WORK REQUIRED
Below are lines of data; count those that contain "done" and give the total alone.

GIVEN INFORMATION
**config.mk**
```make
export PLATFORM = sky130hd
export DESIGN_NAME = websocket_frame_header_parser
export DESIGN_NICKNAME = d
export VERILOG_FILES = /design/src/hdl/wfhp_pkg.sv /design/src/hdl/wfhp_front.sv /design/src/hdl/wfhp_queue.sv /design/src/hdl/wfhp_back.sv /design/src/hdl/websocket_frame_header_parser.sv
export SDC_FILE = /design/constraint.sdc
export NUM_CORES = 1
export LEC_CHECK = 0
export ABC_AREA = 1
export BUFFER_PORTS_ARGS = -buffer_cell sky130_fd_sc_hd__buf_4
export CORE_ASPECT_RATIO = 2
export CORE_MARGIN = 10
export CORE_UTILIZATION = 58
export CTS_CLUSTER_DIAMETER = 150
export CTS_CLUSTER_SIZE = 12
export DETAILED_ROUTE_END_ITERATION = 7
export GPL_ROUTABILITY_DRIVEN = 0
export PLACE_DENSITY = 0.82
export RECOVER_POWER = 50
export SYNTH_ARGS = -nofsm -noshare
export SYNTH_HDL_FRONTEND = slang
export SYNTH_SLANG_ARGS = --single-unit
```
**constraint.sdc**
```tcl
create_clock -name clock -period 6.2 [get_ports clock]
set_input_delay 0.62 -clock clock [delete_from_list [all_inputs] [get_ports clock]]
set_output_delay 0.62 -clock clock [all_outputs]
set_load 0.05 [all_outputs]
```
**src/hdl/wfhp_pkg.sv**
```systemverilog
// Shared types and constants for the WebSocket frame header parser.
// Used by wfhp_front, wfhp_queue, wfhp_back and the top level; no dependencies.
package wfhp_pkg;

   localparam int QUEUE_DEPTH_DEF = 4;

   localparam logic [6:0] LEN_CODE_16 = 7'd126;
   localparam logic [6:0] LEN_CODE_64 = 7'd127;

   localparam logic [3:0] EXT16_BYTES = 4'd2;
   localparam logic [3:0] EXT64_BYTES = 4'd8;
   localparam logic [3:0] KEY_BYTES   = 4'd4;

   typedef enum logic [1:0] {
      PH_FIRST,
      PH_SECOND,
      PH_EXTLEN,
      PH_KEY
   } phase_type;

   typedef struct packed {
      phase_type  op;
      logic [7:0] data;
      logic       last;
   } qent_type;

endpackage

```
**src/hdl/wfhp_front.sv**
```systemverilog
// Front end: accepts header words, tracks the parse phase and tags each word.
// Depends on wfhp_pkg; feeds wfhp_queue.
module wfhp_front (
   input  logic              clock,
   input  logic              reset,
   input  logic              req_valid,
   output logic              req_stall,
   input  logic [7:0]        req_data_byte,
   input  logic              req_restart,
   output logic              push_valid,
   output wfhp_pkg::qent_type push_ent,
   input  logic              push_full
);
   import wfhp_pkg::*;

   phase_type  phase_ff, phase_in, cur_phase;
   logic [3:0] cnt_ff, cnt_in, cnt_inc;
   logic       long_ff, long_in;
   logic       mask_ff, mask_in;
   logic       accept;
   logic       done;
   logic       last;

   assign req_stall = push_full;
   assign accept    = req_valid && !push_full;
   assign cur_phase = req_restart ? PH_FIRST : phase_ff;
   assign cnt_inc   = cnt_ff + 4'd1;

   // next state
   always_comb begin
      phase_in = phase_ff;
      cnt_in   = cnt_ff;
      long_in  = long_ff;
      mask_in  = mask_ff;
      done     = 1'b0;
      if (accept) begin
         unique case (cur_phase)
            PH_FIRST: begin
               phase_in = PH_SECOND;
               cnt_in   = 4'd0;
            end
            PH_SECOND: begin
               cnt_in  = 4'd0;
               mask_in = req_data_byte[7];
               long_in = req_data_byte[0];
               if (req_data_byte[6:0] == LEN_CODE_16 || req_data_byte[6:0] == LEN_CODE_64) begin
                  phase_in = PH_EXTLEN;
               end else if (req_data_byte[7]) begin
                  phase_in = PH_KEY;
               end else begin
                  phase_in = PH_FIRST;
               end
            end
            PH_EXTLEN: begin
               done = (cnt_inc == (long_ff ? EXT64_BYTES : EXT16_BYTES));
               if (done) begin
                  cnt_in   = 4'd0;
                  phase_in = mask_ff ? PH_KEY : PH_FIRST;
               end else begin
                  cnt_in = cnt_inc;
               end
            end
            PH_KEY: begin
               done = (cnt_inc == KEY_BYTES);
               if (done) begin
                  cnt_in   = 4'd0;
                  phase_in = PH_FIRST;
               end else begin
                  cnt_in = cnt_inc;
               end
            end
            default: begin
               phase_in = PH_FIRST;
            end
         endcase
      end
   end

   // outputs
   always_comb begin
      last = 1'b0;
      unique case (cur_phase)
         PH_FIRST:  last = 1'b0;
         PH_SECOND: last = !req_data_byte[7] && (req_data_byte[6:1] != 6'h3F);
         PH_EXTLEN: last = done && !mask_ff;
         PH_KEY:    last = done;
         default:   last = 1'b0;
      endcase
      push_valid    = req_valid;
      push_ent.op   = cur_phase;
      push_ent.data = req_data_byte;
      push_ent.last = last;
   end

   always_ff @(posedge clock) begin
      if (reset) begin
         phase_ff <= PH_FIRST;
         cnt_ff   <= 4'd0;
         long_ff  <= 1'b0;
         mask_ff  <= 1'b0;
      end else begin
         phase_ff <= phase_in;
         cnt_ff   <= cnt_in;
         long_ff  <= long_in;
         mask_ff  <= mask_in;
      end
   end

endmodule

```
**src/hdl/wfhp_queue.sv**
```systemverilog
// Short FIFO of tagged header words between front and back end.
// Depends on wfhp_pkg.
module wfhp_queue #(
   parameter int DEPTH = wfhp_pkg::QUEUE_DEPTH_DEF
) (
   input  logic               clock,
   input  logic               reset,
   input  logic               push_valid,
   input  wfhp_pkg::qent_type push_ent,
   output logic               push_full,
   output logic               pop_valid,
   output wfhp_pkg::qent_type pop_ent,
   input  logic               pop
);
   import wfhp_pkg::*;

   localparam int PTR_W = (DEPTH > 1) ? $clog2(DEPTH) : 1;
   localparam int CNT_W = $clog2(DEPTH + 1);

   qent_type           mem_ff [DEPTH];
   logic [PTR_W-1:0]   wr_ptr_ff, wr_ptr_in;
   logic [PTR_W-1:0]   rd_ptr_ff, rd_ptr_in;
   logic [CNT_W-1:0]   count_ff, count_in;
   logic               do_push, do_pop;

   assign push_full = (count_ff == CNT_W'(DEPTH));
   assign pop_valid = (count_ff != '0);
   assign pop_ent   = mem_ff[rd_ptr_ff];
   assign do_push   = push_valid && !push_full;
   assign do_pop    = pop && pop_valid;

   always_comb begin
      wr_ptr_in = wr_ptr_ff;
      rd_ptr_in = rd_ptr_ff;
      count_in  = count_ff;
      if (do_push) begin
         wr_ptr_in = (wr_ptr_ff == PTR_W'(DEPTH - 1)) ? '0 : wr_ptr_ff + 1'b1;
      end
      if (do_pop) begin
         rd_ptr_in = (rd_ptr_ff == PTR_W'(DEPTH - 1)) ? '0 : rd_ptr_ff + 1'b1;
      end
      if (do_push && !do_pop) begin
         count_in = count_ff + 1'b1;
      end else if (do_pop && !do_push) begin
         count_in = count_ff - 1'b1;
      end
   end

   always_ff @(posedge clock) begin
      if (do_push) begin
         mem_ff[wr_ptr_ff] <= push_ent;
      end
   end

   always_ff @(posedge clock) begin
      if (reset) begin
         wr_ptr_ff <= '0;
         rd_ptr_ff <= '0;
         count_ff  <= '0;
      end else begin
         wr_ptr_ff <= wr_ptr_in;
         rd_ptr_ff <= rd_ptr_in;
         count_ff  <= count_in;
      end
   end

endmodule

```
**src/hdl/wfhp_back.sv**
```systemverilog
// Back end: assembles header fields from tagged words and holds the result.
// Depends on wfhp_pkg; drains wfhp_queue.
module wfhp_back (
   input  logic               clock,
   input  logic               reset,
   input  logic               pop_valid,
   input  wfhp_pkg::qent_type pop_ent,
   output logic               pop,
   output logic               rsp_valid,
   input  logic               rsp_stall,
   output logic               rsp_fin,
   output logic               rsp_rsv1,
   output logic               rsp_rsv2,
   output logic               rsp_rsv3,
   output logic [3:0]         rsp_frame_opcode,
   output logic               rsp_masked,
   output logic [63:0]        rsp_payload_length,
   output logic [31:0]        rsp_mask_key
);
   import wfhp_pkg::*;

   logic [7:0]  first_ff, first_in;
   logic        mask_ff, mask_in;
   logic [63:0] len_ff, len_in;
   logic [31:0] key_ff, key_in;
   logic        rsp_valid_ff;
   logic        rsp_fin_ff, rsp_rsv1_ff, rsp_rsv2_ff, rsp_rsv3_ff, rsp_masked_ff;
   logic [3:0]  rsp_opcode_ff;
   logic [63:0] rsp_len_ff;
   logic [31:0] rsp_key_ff;
   logic        out_free;
   logic        emit;
   logic [6:0]  code;

   assign out_free = !rsp_valid_ff || !rsp_stall;
   assign pop      = pop_valid && (!pop_ent.last || out_free);
   assign emit     = pop && pop_ent.last;
   assign code     = pop_ent.data[6:0];

   always_comb begin
      first_in = first_ff;
      mask_in  = mask_ff;
      len_in   = len_ff;
      key_in   = key_ff;
      unique case (pop_ent.op)
         PH_FIRST: begin
            first_in = pop_ent.data;
         end
         PH_SECOND: begin
            mask_in = pop_ent.data[7];
            key_in  = '0;
            if (code == LEN_CODE_16 || code == LEN_CODE_64) begin
               len_in = '0;
            end else begin
               len_in = {57'd0, code};
            end
         end
         PH_EXTLEN: begin
            len_in = {len_ff[55:0], pop_ent.data};
         end
         PH_KEY: begin
            key_in = {key_ff[23:0], pop_ent.data};
         end
         default: begin
            first_in = first_ff;
         end
      endcase
   end

   always_ff @(posedge clock) begin
      if (pop) begin
         first_ff <= first_in;
         mask_ff  <= mask_in;
         len_ff   <= len_in;
         key_ff   <= key_in;
      end
      if (emit) begin
         rsp_fin_ff    <= first_in[7];
         rsp_rsv1_ff   <= first_in[6];
         rsp_rsv2_ff   <= first_in[5];
         rsp_rsv3_ff   <= first_in[4];
         rsp_opcode_ff <= first_in[3:0];
         rsp_masked_ff <= mask_in;
         rsp_len_ff    <= len_in;
         rsp_key_ff    <= mask_in ? key_in : 32'd0;
      end
   end

   always_ff @(posedge clock) begin
      if (reset) begin
         rsp_valid_ff <= 1'b0;
      end else if (emit) begin
         rsp_valid_ff <= 1'b1;
      end else if (!rsp_stall) begin
         rsp_valid_ff <= 1'b0;
      end
   end

   assign rsp_valid          = rsp_valid_ff;
   assign rsp_fin            = rsp_fin_ff;
   assign rsp_rsv1           = rsp_rsv1_ff;
   assign rsp_rsv2           = rsp_rsv2_ff;
   assign rsp_rsv3           = rsp_rsv3_ff;
   assign rsp_frame_opcode   = rsp_opcode_ff;
   assign rsp_masked         = rsp_masked_ff;
   assign rsp_payload_length = rsp_len_ff;
   assign rsp_mask_key       = rsp_key_ff;

endmodule

```
**src/hdl/websocket_frame_header_parser.sv**
```systemverilog
// WebSocket frame header parser, top level: front end, word queue, back end.
// Depends on wfhp_pkg, wfhp_front, wfhp_queue and wfhp_back.
//
//   channel   direction  handshake              payload
//   req_      in         req_valid / req_stall  data_byte[7:0], restart
//   rsp_      out        rsp_valid / rsp_stall  fin, rsv1..3, frame_opcode, masked,
//                                               payload_length[63:0], mask_key[31:0]
//
// One header word is taken per cycle while req_stall is low. With the queue empty and the
// output register free, the last word is queued, then rsp_valid is registered from it.
// Synchronous active-high reset returns the parser to the first header word and empties
// the queue and the output register. req_stall rises only when the queue holds
// QUEUE_DEPTH words: rsp_stall holds a result, the next header's last word waits at the
// queue head and further words pile up behind it.
module websocket_frame_header_parser #(
   parameter int QUEUE_DEPTH = wfhp_pkg::QUEUE_DEPTH_DEF
) (
   input  logic        clock,
   input  logic        reset,
   input  logic        req_valid,
   output logic        req_stall,
   input  logic [7:0]  req_data_byte,
   input  logic        req_restart,
   output logic        rsp_valid,
   input  logic        rsp_stall,
   output logic        rsp_fin,
   output logic        rsp_rsv1,
   output logic        rsp_rsv2,
   output logic        rsp_rsv3,
   output logic [3:0]  rsp_frame_opcode,
   output logic        rsp_masked,
   output logic [63:0] rsp_payload_length,
   output logic [31:0] rsp_mask_key
);
   import wfhp_pkg::*;

   logic     push_valid;
   qent_type push_ent;
   logic     push_full;
   logic     pop_valid;
   qent_type pop_ent;
   logic     pop;

   wfhp_front u_front (
      .clock         (clock),
      .reset         (reset),
      .req_valid     (req_valid),
      .req_stall     (req_stall),
      .req_data_byte (req_data_byte),
      .req_restart   (req_restart),
      .push_valid    (push_valid),
      .push_ent      (push_ent),
      .push_full     (push_full)
   );

   wfhp_queue #(
      .DEPTH (QUEUE_DEPTH)
   ) u_queue (
      .clock      (clock),
      .reset      (reset),
      .push_valid (push_valid),
      .push_ent   (push_ent),
      .push_full  (push_full),
      .pop_valid  (pop_valid),
      .pop_ent    (pop_ent),
      .pop        (pop)
   );

   wfhp_back u_back (
      .clock              (clock),
      .reset              (reset),
      .pop_valid          (pop_valid),
      .pop_ent            (pop_ent),
      .pop                (pop),
      .rsp_valid          (rsp_valid),
      .rsp_stall          (rsp_stall),
      .rsp_fin            (rsp_fin),
      .rsp_rsv1           (rsp_rsv1),
      .rsp_rsv2           (rsp_rsv2),
      .rsp_rsv3           (rsp_rsv3),
      .rsp_frame_opcode   (rsp_frame_opcode),
      .rsp_masked         (rsp_masked),
      .rsp_payload_length (rsp_payload_length),
      .rsp_mask_key       (rsp_mask_key)
   );

endmodule
```
==> run_results.csv <==
group,metric,value,unit
floorplan,initial_core_util,58.8,%
detailed_routing,firstDrtPassIters,7,
run_status,failed_checks,"capacitance limit, slew limit",
layout,final_nets,964,
clock_tree,htreeDepth,1,
floorplan,die_w,116,µm
clock_tree,clk_latency,0.51,ns
setup_path,path_buf_inv,4,
run_status,outcome,"finished with violations",
setup_path,path_cells,"inv_2, nand2_1, nand2_1, nand2_1, o21ai_0, nand2_1, nand2_1, clkinvlp_2, nand2_1, inv_4, buf_4",
clock_tree,root_buffer,"clkbuf_16",
floorplan,core,0.0182,mm²
setup_path,arrival,4.76,ns
setup_path,cpLargestDelayFamily,"buffers and inverters",
yosys,postSynthCellCount,819,
floorplan,die_y,212,µm
setup_path,required,6.36,ns
setup_path,r2r_setup_slack,1.60,ns
detailed_routing,detail_route.iter0.violations,531,
clock_tree,hold_buffers,0,
setup_path,crit_fanout,73,
timing,rsz0062_at_grt,"no",
timing,max_slew_margin,-17.6,%
setup_path,r2r_cells,11,
yosys,synthDistinctLibCells,34,
layout,syn_to_final_growth,12.2,%
yosys,ys.warnings.count,0,
clock_tree,path_clk_slew,0.06,ns
yosys,synth_area,0.0107,mm²
detailed_routing,wirelength,22000,µm
timing,worst_clock_skew,0.00780,ns
setup_path,cp_slowest_cell,"clkinvlp_2",
job,drv_cap,3,
yosys,syn_avg_cell_area,13.1,µm²
floorplan,die_area,0.0246,mm²
grt,grt_max_degree,74,
layout,multi_input_area,0.00194,mm²
min_path,min_delay_worst_endpoint,"u_front.cnt_ff[2]$_SDFFE_PP0P_",
yosys,seq_area_frac_synth,74.6,%
detailed_routing,drc,0,
grt,antenna_found_initial,0,
detailed_routing,num_vias,6472,
layout,seq_area,0.00799,mm²
setup_path,r2r-end,"u_back.rsp_payload_length[32]$_DFFE_PP_",
timing,hold_viol,0,
layout,layout-drive-gt1-share,6.47,%
placement,portBuffers,119,
floorplan,ioPinCount,120,
min_path,min-delay-start,"reset",
timing,period_needed,4.60,ns
layout,nFillCells,1357,
grt,grt_overflow,0,
placement,dpl.hpwl,15200,µm
setup_path,end_kind,"flop",
clock_tree,cts_setup_buffers,0,
grt,grt_pass1_wl,33900,µm
detailed_routing,viasPerCell,5.51,
timing,finalCritPeriodShare,74.2,%
clock_tree,numCtsBuffers,26,
yosys,ys_ff_latch,272,
clock_tree,cts-resized-gates,0,
clock_tree,clock_sinks,272,
timing,final-setup-viol-count,0,
min_path,min_path_cells,2,
setup_path,path_common_cell,"nand2_1",
setup_path,cpPeakStageDelay,0.98,ns
layout,antenna_cells,0,
detailed_routing,drtAntennaViolNets,0,
setup_path,crit_type,"flop to flop",
timing,maxSlewViolCount,112,
timing,worst_pin_slew,1.76,ns
detailed_routing,wl_per_cell,18.7,µm
yosys,syn_nets,844,
timing,clock.fmax,217,MHz
clock_tree,cts.path.max_buffers,3,
grt,first_global_vias,6631,
floorplan,num_rows,70,
min_path,min_path_type,"input port to flop",
timing,fin_tns_setup,0,ns
setup_path,crit_path_start_kind,"flop",
grt,track_usage,17.4,%
clock_tree,cts_tree,"built",
layout by cell type, fill, tap and decap left out, types with 3 or more instances in the layout:
master       n
buf_4        7
o22ai_1     66
a22oi_1     10
nor2_1      42
clkbuf_16   27
edfxtp_1   254
dfxtp_1     18
nor2_2       8
ha_1        11
a21oi_1     16
inv_2        6
nor2_4       6
o21ai_1      3
clkbuf_1   135
o21ai_0     33
nand3_1     29
inv_1      138
nand4_1      4
nand3_2      3
nand2_1    128
how the worst max path moves through the flow:
stage,slack (ns),end,depth (start not counted)
after floorplan,1.41,u_back.rsp_fin$_DFFE_PP_,10
after global placement,2.50,u_back.rsp_payload_length[44]$_DFFE_PP_,11
after detailed placement,2.39,u_back.rsp_payload_length[36]$_DFFE_PP_,11
after CTS,2.38,u_back.rsp_payload_length[1]$_DFFE_PP_,11
after global routing,1.07,u_back.rsp_payload_length[36]$_DFFE_PP_,11
final,1.60,u_back.rsp_payload_length[32]$_DFFE_PP_,11
per-layer routing:
metal | wire (µm) | track usage [%] | share of wire [%]
met5 | 0 | 0 | 0
met4 | 920 | 7.90 | 4.2
met3 | 1160 | 2.68 | 5.3
met2 | 12200 | 33.1 | 56
met1 | 7680 | 17.9 | 35
synth_stat cells (all sizes together):
cell type / number / share of area (%)
edfxtp: 254 / 71
inv: 147 / 5.2
nand2: 129 / 4.6
o22ai: 66 / 3.9
nor2: 56 / 3.0
o21ai: 36 / 1.8
nand3: 32 / 1.6
dfxtp: 18 / 3.4
a21oi: 16 / 0.75
buf: 15 / 0.99
clkbuf: 15 / 0.53
ha: 11 / 1.3
a22oi: 10 / 0.70
nand4: 4 / 0.23
a32oi: 2 / 0.16
and2: 2 / 0.12
a211oi: 1 / 0.070
a32o: 1 / 0.093
fa: 1 / 0.19
nor3: 1 / 0.093
o211a: 1 / 0.093
xor2: 1 / 0.082
stage by stage:
step | cells | utilization [%] | cell area [µm²] | setup slack, ns | hold slack, ns
final | 1175 | 66.0 | 12000 | 1.60 | 0.329
after global routing | 1175 | 66.0 | 12000 | 1.07 | 0.339
after CTS | 1175 | 68.7 | 12500 | 2.38 | 0.299
after detailed placement | 1127 | 64.5 | 11700 | 2.39 | 0.487
after global placement | 1127 | 64.5 | 11700 | 2.50 | 0.476
after floorplan | 819 | - | 10700 | 1.41 | 0.445
logic make-up after synthesis:
| family | Yosys count | synth area share (%) |
|---|---|---|
| AND/OR/NAND/NOR | 224 | 9.66 |
| adder cells (fa/ha/maj) | 12 | 1.47 |
| AO/OA/AOI/OAI | 133 | 7.51 |
| flip-flops | 272 | 74.6 |
| buffers and inverters | 177 | 6.69 |
| XOR/XNOR | 1 | 0.0818 |
state kept, by name, summed over array words and instances, names as in the netlist, named ones only:
signal                     count
u_front.cnt_ff                 4
u_front.long_ff                1
u_back.rsp_rsv2                1
u_queue.mem_ff                44
u_back.rsp_payload_length     64
u_back.rsp_valid               1
u_back.rsp_rsv1                1
u_back.first_ff                8
u_queue.wr_ptr_ff              2
u_back.rsp_fin                 1
u_back.rsp_frame_opcode        4
u_queue.rd_ptr_ff              2
u_front.phase_ff               2
u_back.rsp_mask_key           32
u_queue.count_ff               3
u_back.rsp_rsv3                1
u_front.mask_ff                1
u_back.len_ff                 64
u_back.rsp_masked              1
u_back.mask_ff                 1
u_back.key_ff                 32
area by class of cell:
type                       instances  share of cell area (%)
inverter                         147                    4.64
timing repair buffer             122                    4.03
sequential                       272                    66.5
clock inverter                     1                   0.250
tap                              216                    2.25
clock buffer                      47                    6.25
multi-input combinational        370                    16.1
worst register-to-register path, delay by kind of cell (launching register included):
family          cells  cell delay [ns]
compound gates      1             0.13
buf+inv             4             2.62
flops               1             0.78
simple gates        6             0.70
Power is not shown: default switching activity piles up to over one toggle a cycle in this logic, so the estimate is an artifact.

THE ANSWER
8